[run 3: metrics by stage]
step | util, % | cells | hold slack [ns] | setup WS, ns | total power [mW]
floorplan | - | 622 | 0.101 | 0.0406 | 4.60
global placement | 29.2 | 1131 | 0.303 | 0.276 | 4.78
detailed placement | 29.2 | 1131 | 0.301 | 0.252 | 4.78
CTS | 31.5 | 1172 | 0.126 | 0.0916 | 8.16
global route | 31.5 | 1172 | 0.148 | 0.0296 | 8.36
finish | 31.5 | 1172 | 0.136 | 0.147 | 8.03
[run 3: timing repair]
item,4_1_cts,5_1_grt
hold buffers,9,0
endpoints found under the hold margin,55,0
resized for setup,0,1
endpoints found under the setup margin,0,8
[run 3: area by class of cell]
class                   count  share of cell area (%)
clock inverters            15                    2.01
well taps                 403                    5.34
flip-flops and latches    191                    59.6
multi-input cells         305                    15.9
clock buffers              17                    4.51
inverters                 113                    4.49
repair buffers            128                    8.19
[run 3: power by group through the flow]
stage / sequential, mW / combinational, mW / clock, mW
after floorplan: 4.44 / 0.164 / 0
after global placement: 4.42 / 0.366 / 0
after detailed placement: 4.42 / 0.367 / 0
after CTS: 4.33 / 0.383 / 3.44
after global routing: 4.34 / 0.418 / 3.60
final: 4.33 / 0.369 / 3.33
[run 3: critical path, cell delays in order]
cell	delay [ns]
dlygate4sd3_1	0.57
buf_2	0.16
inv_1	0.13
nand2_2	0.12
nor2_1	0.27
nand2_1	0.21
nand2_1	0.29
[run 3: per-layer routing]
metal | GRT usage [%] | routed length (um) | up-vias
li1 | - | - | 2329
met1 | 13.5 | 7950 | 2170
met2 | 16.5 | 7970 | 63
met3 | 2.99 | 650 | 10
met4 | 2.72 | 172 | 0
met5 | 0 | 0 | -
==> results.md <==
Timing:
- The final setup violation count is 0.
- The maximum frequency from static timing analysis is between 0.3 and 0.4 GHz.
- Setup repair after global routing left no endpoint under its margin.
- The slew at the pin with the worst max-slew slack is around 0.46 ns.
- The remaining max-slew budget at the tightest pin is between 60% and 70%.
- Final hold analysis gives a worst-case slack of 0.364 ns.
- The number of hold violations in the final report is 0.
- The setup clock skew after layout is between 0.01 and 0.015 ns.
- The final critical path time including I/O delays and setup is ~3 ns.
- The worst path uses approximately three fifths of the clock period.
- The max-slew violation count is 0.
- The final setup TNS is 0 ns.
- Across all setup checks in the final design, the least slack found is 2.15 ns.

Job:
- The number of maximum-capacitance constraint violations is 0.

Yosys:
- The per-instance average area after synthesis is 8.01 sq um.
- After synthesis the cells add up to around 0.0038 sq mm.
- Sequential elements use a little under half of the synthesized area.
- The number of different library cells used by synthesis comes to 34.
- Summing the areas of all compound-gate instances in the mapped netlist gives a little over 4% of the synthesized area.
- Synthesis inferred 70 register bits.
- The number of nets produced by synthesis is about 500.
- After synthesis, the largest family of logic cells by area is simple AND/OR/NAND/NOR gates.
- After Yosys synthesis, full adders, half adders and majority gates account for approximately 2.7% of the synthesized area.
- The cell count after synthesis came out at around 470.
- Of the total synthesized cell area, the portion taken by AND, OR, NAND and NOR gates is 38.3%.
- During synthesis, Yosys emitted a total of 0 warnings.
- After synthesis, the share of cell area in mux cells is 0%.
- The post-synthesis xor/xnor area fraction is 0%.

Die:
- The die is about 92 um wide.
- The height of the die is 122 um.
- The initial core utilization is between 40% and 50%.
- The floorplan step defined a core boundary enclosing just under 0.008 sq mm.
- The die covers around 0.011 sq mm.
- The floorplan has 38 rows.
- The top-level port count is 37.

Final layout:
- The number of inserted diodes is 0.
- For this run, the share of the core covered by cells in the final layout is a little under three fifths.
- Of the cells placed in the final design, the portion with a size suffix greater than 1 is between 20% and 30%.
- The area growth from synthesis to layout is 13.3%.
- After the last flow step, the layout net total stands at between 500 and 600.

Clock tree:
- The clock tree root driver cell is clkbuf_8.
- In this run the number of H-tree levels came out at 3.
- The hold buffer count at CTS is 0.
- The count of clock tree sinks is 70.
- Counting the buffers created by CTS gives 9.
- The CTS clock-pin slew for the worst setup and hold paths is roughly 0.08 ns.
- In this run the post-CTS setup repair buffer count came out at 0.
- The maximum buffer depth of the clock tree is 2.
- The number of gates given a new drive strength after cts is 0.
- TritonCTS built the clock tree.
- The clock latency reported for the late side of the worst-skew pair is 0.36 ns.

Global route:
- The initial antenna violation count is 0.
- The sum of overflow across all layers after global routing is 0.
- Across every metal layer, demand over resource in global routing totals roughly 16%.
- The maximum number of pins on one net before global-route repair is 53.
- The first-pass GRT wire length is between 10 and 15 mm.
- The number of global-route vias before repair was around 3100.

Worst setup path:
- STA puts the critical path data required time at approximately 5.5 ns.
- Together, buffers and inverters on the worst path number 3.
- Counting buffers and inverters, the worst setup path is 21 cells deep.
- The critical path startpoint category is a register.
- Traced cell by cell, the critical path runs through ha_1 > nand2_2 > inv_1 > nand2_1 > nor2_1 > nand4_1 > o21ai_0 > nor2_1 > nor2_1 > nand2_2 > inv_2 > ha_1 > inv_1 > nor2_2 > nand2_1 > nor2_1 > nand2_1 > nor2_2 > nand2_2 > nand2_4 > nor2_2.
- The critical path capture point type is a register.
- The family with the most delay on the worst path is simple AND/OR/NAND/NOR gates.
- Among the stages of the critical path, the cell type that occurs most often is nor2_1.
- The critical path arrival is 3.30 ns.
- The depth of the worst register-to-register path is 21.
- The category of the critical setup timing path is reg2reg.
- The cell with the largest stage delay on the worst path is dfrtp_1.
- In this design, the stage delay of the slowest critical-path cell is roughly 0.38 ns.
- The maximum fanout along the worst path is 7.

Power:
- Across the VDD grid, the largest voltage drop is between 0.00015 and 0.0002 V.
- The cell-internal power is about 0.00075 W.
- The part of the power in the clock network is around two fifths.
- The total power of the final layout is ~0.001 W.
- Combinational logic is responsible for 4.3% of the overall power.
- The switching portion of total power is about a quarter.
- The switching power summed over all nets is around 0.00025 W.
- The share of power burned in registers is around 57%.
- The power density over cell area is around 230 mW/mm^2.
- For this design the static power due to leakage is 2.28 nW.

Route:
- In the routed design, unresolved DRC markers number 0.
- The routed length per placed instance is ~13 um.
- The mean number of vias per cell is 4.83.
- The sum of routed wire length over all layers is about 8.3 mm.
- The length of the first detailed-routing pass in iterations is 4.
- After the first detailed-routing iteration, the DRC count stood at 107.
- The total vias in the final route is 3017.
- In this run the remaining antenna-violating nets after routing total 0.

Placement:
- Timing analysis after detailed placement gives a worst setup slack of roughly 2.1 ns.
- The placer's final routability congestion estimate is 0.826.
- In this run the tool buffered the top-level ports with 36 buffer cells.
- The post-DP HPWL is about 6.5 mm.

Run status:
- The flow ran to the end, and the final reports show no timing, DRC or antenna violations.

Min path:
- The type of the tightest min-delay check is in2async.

══════════

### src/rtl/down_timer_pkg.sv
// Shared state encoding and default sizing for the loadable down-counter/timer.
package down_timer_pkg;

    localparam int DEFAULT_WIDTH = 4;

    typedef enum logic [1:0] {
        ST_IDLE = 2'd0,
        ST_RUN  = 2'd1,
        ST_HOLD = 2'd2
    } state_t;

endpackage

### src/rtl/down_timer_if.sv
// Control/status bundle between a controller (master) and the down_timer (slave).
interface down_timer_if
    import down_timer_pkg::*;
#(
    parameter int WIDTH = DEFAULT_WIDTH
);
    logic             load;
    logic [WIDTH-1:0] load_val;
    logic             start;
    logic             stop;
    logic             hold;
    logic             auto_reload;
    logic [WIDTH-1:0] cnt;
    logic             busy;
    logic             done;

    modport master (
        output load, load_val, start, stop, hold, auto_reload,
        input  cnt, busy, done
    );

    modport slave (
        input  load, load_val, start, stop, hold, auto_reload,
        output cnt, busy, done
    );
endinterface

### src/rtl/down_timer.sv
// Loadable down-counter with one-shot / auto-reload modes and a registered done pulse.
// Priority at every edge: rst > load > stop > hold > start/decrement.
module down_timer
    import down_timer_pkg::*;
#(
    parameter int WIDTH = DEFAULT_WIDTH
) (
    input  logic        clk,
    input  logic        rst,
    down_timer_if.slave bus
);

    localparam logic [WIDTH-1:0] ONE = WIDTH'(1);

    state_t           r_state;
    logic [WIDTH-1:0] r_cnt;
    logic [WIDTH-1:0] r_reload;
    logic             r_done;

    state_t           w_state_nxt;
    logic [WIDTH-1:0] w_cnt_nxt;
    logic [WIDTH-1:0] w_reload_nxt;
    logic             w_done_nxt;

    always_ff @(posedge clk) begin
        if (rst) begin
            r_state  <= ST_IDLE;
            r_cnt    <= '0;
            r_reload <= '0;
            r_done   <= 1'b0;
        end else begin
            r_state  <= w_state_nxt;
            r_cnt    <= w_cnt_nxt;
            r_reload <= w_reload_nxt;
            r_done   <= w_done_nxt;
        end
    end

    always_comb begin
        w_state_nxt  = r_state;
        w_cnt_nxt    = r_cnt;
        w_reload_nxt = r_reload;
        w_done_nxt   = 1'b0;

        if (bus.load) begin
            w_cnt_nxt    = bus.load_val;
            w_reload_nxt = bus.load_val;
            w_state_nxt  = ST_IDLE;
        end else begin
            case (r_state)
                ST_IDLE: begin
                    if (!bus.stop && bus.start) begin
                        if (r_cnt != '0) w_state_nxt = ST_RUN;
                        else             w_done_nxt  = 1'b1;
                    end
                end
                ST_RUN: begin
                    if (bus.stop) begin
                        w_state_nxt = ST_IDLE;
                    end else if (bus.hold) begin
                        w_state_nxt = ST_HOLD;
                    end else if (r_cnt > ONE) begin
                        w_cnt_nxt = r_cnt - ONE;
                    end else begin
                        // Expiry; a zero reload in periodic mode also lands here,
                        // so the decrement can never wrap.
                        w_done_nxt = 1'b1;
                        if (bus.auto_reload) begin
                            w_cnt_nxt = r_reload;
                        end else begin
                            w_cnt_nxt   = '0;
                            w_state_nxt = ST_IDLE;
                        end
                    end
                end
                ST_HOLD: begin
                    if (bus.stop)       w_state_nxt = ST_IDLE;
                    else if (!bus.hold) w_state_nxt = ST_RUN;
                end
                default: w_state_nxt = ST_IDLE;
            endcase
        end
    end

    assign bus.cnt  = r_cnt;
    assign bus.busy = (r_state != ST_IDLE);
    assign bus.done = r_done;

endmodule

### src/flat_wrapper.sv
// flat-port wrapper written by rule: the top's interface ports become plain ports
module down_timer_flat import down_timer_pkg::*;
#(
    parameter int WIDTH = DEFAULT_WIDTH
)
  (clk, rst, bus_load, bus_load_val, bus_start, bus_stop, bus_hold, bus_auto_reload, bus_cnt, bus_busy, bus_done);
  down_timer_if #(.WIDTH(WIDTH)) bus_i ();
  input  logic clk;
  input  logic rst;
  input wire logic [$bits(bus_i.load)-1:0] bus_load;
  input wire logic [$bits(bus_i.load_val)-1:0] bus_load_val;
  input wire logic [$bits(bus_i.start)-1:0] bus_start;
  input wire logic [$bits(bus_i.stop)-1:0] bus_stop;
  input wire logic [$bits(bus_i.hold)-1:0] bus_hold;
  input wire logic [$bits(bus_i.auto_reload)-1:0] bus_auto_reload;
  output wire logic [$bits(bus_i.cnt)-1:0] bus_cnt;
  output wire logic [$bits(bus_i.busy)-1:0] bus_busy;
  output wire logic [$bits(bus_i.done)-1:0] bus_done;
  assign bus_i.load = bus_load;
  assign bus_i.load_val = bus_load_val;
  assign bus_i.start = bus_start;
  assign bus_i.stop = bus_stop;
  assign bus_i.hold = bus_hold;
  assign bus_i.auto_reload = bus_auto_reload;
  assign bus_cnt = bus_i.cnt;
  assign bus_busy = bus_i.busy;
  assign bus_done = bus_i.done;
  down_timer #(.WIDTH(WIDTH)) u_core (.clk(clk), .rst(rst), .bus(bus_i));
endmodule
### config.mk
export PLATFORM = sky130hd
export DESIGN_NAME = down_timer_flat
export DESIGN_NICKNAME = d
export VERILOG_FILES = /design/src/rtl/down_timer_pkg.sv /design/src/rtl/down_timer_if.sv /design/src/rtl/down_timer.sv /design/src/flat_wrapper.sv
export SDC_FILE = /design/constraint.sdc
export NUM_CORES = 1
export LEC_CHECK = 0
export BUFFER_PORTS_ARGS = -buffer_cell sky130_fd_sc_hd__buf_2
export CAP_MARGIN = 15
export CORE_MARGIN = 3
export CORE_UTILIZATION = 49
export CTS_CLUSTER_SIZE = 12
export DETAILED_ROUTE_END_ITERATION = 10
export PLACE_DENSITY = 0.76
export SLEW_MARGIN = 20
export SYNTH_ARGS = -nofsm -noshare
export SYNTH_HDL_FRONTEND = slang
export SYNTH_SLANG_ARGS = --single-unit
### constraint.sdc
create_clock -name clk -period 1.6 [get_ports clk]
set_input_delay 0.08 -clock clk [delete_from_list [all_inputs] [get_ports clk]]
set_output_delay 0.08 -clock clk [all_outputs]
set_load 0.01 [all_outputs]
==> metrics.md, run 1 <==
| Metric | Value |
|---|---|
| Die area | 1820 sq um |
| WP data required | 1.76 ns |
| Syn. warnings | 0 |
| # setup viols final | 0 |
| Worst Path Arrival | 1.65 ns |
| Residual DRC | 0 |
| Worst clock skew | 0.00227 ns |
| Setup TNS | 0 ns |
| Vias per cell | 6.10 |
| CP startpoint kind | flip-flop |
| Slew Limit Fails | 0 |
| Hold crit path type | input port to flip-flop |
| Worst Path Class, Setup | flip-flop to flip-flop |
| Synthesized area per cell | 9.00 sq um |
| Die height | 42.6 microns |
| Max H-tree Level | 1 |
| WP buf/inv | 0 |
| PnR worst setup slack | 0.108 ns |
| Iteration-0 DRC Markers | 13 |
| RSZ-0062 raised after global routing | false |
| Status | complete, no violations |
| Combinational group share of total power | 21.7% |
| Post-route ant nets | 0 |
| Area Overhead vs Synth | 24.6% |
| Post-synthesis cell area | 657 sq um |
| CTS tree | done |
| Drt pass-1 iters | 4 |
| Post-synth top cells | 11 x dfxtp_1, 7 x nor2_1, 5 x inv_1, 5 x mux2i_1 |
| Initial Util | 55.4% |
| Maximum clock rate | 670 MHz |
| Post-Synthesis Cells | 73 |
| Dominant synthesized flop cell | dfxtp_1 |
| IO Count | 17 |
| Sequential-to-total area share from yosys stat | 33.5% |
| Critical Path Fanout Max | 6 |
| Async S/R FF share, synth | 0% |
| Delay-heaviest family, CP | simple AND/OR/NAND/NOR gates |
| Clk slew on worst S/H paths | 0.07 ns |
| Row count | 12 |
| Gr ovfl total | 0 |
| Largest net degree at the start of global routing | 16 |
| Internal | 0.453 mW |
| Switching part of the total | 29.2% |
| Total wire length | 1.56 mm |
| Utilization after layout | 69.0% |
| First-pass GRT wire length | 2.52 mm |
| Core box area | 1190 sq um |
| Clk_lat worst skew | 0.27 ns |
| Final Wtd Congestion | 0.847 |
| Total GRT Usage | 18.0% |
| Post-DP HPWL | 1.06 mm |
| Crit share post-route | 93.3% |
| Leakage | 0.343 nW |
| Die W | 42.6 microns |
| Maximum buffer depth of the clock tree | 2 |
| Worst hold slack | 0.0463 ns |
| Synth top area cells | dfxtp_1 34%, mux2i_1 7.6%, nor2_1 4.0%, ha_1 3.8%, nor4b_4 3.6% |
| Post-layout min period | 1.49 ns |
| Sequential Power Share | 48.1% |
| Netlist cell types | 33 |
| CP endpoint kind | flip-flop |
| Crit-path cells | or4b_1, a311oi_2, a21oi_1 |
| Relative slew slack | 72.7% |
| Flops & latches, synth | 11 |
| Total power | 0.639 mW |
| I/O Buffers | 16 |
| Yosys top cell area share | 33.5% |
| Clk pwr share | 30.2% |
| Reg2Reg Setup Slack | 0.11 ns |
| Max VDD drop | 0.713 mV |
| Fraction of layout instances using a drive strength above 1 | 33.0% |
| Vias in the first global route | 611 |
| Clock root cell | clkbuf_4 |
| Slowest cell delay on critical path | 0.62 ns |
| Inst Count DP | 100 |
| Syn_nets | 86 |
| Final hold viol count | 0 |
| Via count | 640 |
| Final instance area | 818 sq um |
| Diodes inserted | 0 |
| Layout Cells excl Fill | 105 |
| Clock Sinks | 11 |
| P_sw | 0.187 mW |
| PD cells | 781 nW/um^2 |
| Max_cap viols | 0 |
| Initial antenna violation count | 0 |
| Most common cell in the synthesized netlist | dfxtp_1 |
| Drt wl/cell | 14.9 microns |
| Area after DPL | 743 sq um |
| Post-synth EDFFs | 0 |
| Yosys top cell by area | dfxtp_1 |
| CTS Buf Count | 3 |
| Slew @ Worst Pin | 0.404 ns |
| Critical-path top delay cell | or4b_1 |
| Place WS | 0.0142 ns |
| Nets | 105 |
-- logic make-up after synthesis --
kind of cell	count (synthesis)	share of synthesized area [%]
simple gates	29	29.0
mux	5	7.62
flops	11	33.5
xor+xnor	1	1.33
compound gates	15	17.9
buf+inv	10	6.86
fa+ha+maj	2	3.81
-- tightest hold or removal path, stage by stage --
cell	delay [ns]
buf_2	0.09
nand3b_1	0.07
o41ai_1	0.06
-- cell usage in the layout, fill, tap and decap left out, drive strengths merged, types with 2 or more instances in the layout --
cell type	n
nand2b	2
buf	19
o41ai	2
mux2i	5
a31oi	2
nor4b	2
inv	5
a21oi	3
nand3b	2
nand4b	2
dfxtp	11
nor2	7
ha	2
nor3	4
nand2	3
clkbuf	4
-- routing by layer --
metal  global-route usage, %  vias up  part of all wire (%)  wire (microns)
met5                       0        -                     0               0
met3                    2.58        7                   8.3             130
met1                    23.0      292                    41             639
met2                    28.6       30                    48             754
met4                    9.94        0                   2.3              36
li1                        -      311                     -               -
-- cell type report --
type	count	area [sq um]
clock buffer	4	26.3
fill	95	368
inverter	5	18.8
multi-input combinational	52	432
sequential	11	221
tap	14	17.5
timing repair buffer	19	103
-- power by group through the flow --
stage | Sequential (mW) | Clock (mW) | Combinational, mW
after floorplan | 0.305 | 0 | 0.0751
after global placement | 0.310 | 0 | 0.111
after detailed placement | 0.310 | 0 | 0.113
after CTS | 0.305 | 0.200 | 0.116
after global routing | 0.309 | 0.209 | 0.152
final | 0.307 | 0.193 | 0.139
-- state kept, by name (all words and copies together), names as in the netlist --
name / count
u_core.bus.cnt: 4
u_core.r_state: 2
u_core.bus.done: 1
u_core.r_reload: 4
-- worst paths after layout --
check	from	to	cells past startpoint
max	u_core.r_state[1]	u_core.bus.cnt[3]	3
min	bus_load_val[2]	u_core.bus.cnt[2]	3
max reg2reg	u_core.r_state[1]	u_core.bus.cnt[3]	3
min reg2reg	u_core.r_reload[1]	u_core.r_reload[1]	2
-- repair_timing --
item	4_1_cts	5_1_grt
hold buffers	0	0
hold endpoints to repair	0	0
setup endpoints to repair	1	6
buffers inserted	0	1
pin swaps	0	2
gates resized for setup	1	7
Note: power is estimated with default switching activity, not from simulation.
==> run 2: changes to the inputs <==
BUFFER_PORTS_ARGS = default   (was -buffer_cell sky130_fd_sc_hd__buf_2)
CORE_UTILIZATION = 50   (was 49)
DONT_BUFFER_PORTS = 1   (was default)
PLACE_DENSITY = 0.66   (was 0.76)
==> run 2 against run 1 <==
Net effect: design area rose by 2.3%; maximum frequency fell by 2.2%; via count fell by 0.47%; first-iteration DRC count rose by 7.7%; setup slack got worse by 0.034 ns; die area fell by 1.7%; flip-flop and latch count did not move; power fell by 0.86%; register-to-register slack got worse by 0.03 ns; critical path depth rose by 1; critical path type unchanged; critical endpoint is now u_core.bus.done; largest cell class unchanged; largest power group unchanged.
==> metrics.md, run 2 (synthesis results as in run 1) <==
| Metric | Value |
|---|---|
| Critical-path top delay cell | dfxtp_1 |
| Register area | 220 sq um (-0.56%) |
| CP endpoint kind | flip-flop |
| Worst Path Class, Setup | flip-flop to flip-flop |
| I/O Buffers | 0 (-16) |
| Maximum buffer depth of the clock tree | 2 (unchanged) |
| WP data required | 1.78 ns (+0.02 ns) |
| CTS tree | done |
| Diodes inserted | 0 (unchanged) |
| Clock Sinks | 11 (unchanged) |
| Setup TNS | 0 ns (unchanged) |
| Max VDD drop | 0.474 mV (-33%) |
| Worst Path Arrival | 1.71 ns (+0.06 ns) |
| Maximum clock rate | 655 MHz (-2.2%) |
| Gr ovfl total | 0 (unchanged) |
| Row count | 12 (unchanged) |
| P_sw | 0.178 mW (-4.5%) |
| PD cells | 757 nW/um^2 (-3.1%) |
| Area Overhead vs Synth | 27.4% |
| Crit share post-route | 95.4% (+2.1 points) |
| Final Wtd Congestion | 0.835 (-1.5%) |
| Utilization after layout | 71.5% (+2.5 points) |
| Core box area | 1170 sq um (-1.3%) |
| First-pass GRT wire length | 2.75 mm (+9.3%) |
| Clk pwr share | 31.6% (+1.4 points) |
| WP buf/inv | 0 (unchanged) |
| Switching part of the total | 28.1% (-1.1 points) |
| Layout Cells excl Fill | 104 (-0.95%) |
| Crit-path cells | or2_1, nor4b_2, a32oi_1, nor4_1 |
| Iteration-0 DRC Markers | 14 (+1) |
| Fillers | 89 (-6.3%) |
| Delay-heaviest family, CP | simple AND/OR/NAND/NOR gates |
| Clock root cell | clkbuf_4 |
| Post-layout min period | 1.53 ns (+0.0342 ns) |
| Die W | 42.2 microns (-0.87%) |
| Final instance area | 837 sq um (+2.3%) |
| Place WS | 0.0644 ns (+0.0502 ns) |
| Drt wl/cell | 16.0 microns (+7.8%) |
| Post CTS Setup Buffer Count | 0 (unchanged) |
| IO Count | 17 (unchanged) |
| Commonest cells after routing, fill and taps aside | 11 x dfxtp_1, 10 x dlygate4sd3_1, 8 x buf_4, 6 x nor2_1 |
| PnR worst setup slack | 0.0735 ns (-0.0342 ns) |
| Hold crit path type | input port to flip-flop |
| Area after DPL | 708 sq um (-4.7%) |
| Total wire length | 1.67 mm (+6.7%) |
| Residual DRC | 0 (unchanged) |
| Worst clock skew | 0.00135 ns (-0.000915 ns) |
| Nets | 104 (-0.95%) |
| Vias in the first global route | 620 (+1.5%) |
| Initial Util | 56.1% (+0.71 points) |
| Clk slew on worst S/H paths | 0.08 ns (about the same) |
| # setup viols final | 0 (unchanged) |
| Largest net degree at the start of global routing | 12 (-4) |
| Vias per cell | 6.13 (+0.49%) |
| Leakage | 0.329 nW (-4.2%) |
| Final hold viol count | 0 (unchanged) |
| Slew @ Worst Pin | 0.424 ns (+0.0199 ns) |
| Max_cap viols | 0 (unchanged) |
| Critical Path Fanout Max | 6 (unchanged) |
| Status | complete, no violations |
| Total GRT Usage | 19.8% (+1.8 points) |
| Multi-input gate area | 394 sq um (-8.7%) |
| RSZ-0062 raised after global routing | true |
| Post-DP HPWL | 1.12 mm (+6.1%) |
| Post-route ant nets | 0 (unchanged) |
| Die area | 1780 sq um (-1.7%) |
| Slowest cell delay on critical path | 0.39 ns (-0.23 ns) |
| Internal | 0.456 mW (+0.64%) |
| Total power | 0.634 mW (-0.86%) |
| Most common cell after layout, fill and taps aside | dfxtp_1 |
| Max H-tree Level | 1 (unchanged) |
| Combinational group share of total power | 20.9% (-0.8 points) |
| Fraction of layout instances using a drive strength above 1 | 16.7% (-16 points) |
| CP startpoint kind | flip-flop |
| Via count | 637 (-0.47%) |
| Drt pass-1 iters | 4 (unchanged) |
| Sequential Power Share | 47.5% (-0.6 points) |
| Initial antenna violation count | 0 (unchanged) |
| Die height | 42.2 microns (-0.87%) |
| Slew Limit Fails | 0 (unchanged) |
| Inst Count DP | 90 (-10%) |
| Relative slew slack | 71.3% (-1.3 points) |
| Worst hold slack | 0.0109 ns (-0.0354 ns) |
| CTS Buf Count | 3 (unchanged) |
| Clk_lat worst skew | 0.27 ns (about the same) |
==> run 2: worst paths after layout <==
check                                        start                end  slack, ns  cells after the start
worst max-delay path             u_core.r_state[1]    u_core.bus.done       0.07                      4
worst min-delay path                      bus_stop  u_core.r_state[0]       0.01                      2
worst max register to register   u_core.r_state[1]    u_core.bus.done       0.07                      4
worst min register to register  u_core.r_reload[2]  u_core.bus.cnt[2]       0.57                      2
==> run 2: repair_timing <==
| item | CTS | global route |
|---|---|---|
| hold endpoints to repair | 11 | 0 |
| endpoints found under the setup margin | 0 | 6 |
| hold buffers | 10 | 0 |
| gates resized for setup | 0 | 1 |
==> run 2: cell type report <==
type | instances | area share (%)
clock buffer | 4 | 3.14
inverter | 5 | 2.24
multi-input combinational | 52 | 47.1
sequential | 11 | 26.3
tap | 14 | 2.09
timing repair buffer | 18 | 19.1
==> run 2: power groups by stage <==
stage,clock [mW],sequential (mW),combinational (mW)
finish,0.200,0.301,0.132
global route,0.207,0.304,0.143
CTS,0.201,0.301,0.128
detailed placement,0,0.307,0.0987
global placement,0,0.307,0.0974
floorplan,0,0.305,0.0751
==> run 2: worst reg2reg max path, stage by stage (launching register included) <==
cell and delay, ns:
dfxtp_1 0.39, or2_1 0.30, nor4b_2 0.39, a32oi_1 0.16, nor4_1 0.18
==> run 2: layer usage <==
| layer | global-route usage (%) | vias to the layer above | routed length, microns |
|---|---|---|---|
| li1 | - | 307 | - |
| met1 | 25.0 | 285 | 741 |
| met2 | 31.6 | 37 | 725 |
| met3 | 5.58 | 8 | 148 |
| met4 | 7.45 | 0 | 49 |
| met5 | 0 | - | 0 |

══════════

--- AIM OF THE EXERCISE ---
In the listing above, locate the line containing "li1 | - | - | 2329" and the line containing "- The slew at". Transcribe those two lines and everything between them, exactly as written.

--- RESULT OF THE EXERCISE ---
li1 | - | - | 2329
met1 | 13.5 | 7950 | 2170
met2 | 16.5 | 7970 | 63
met3 | 2.99 | 650 | 10
met4 | 2.72 | 172 | 0
met5 | 0 | 0 | -
==> results.md <==
Timing:
- The final setup violation count is 0.
- The maximum frequency from static timing analysis is between 0.3 and 0.4 GHz.
- Setup repair after global routing left no endpoint under its margin.
- The slew at the pin with the worst max-slew slack is around 0.46 ns.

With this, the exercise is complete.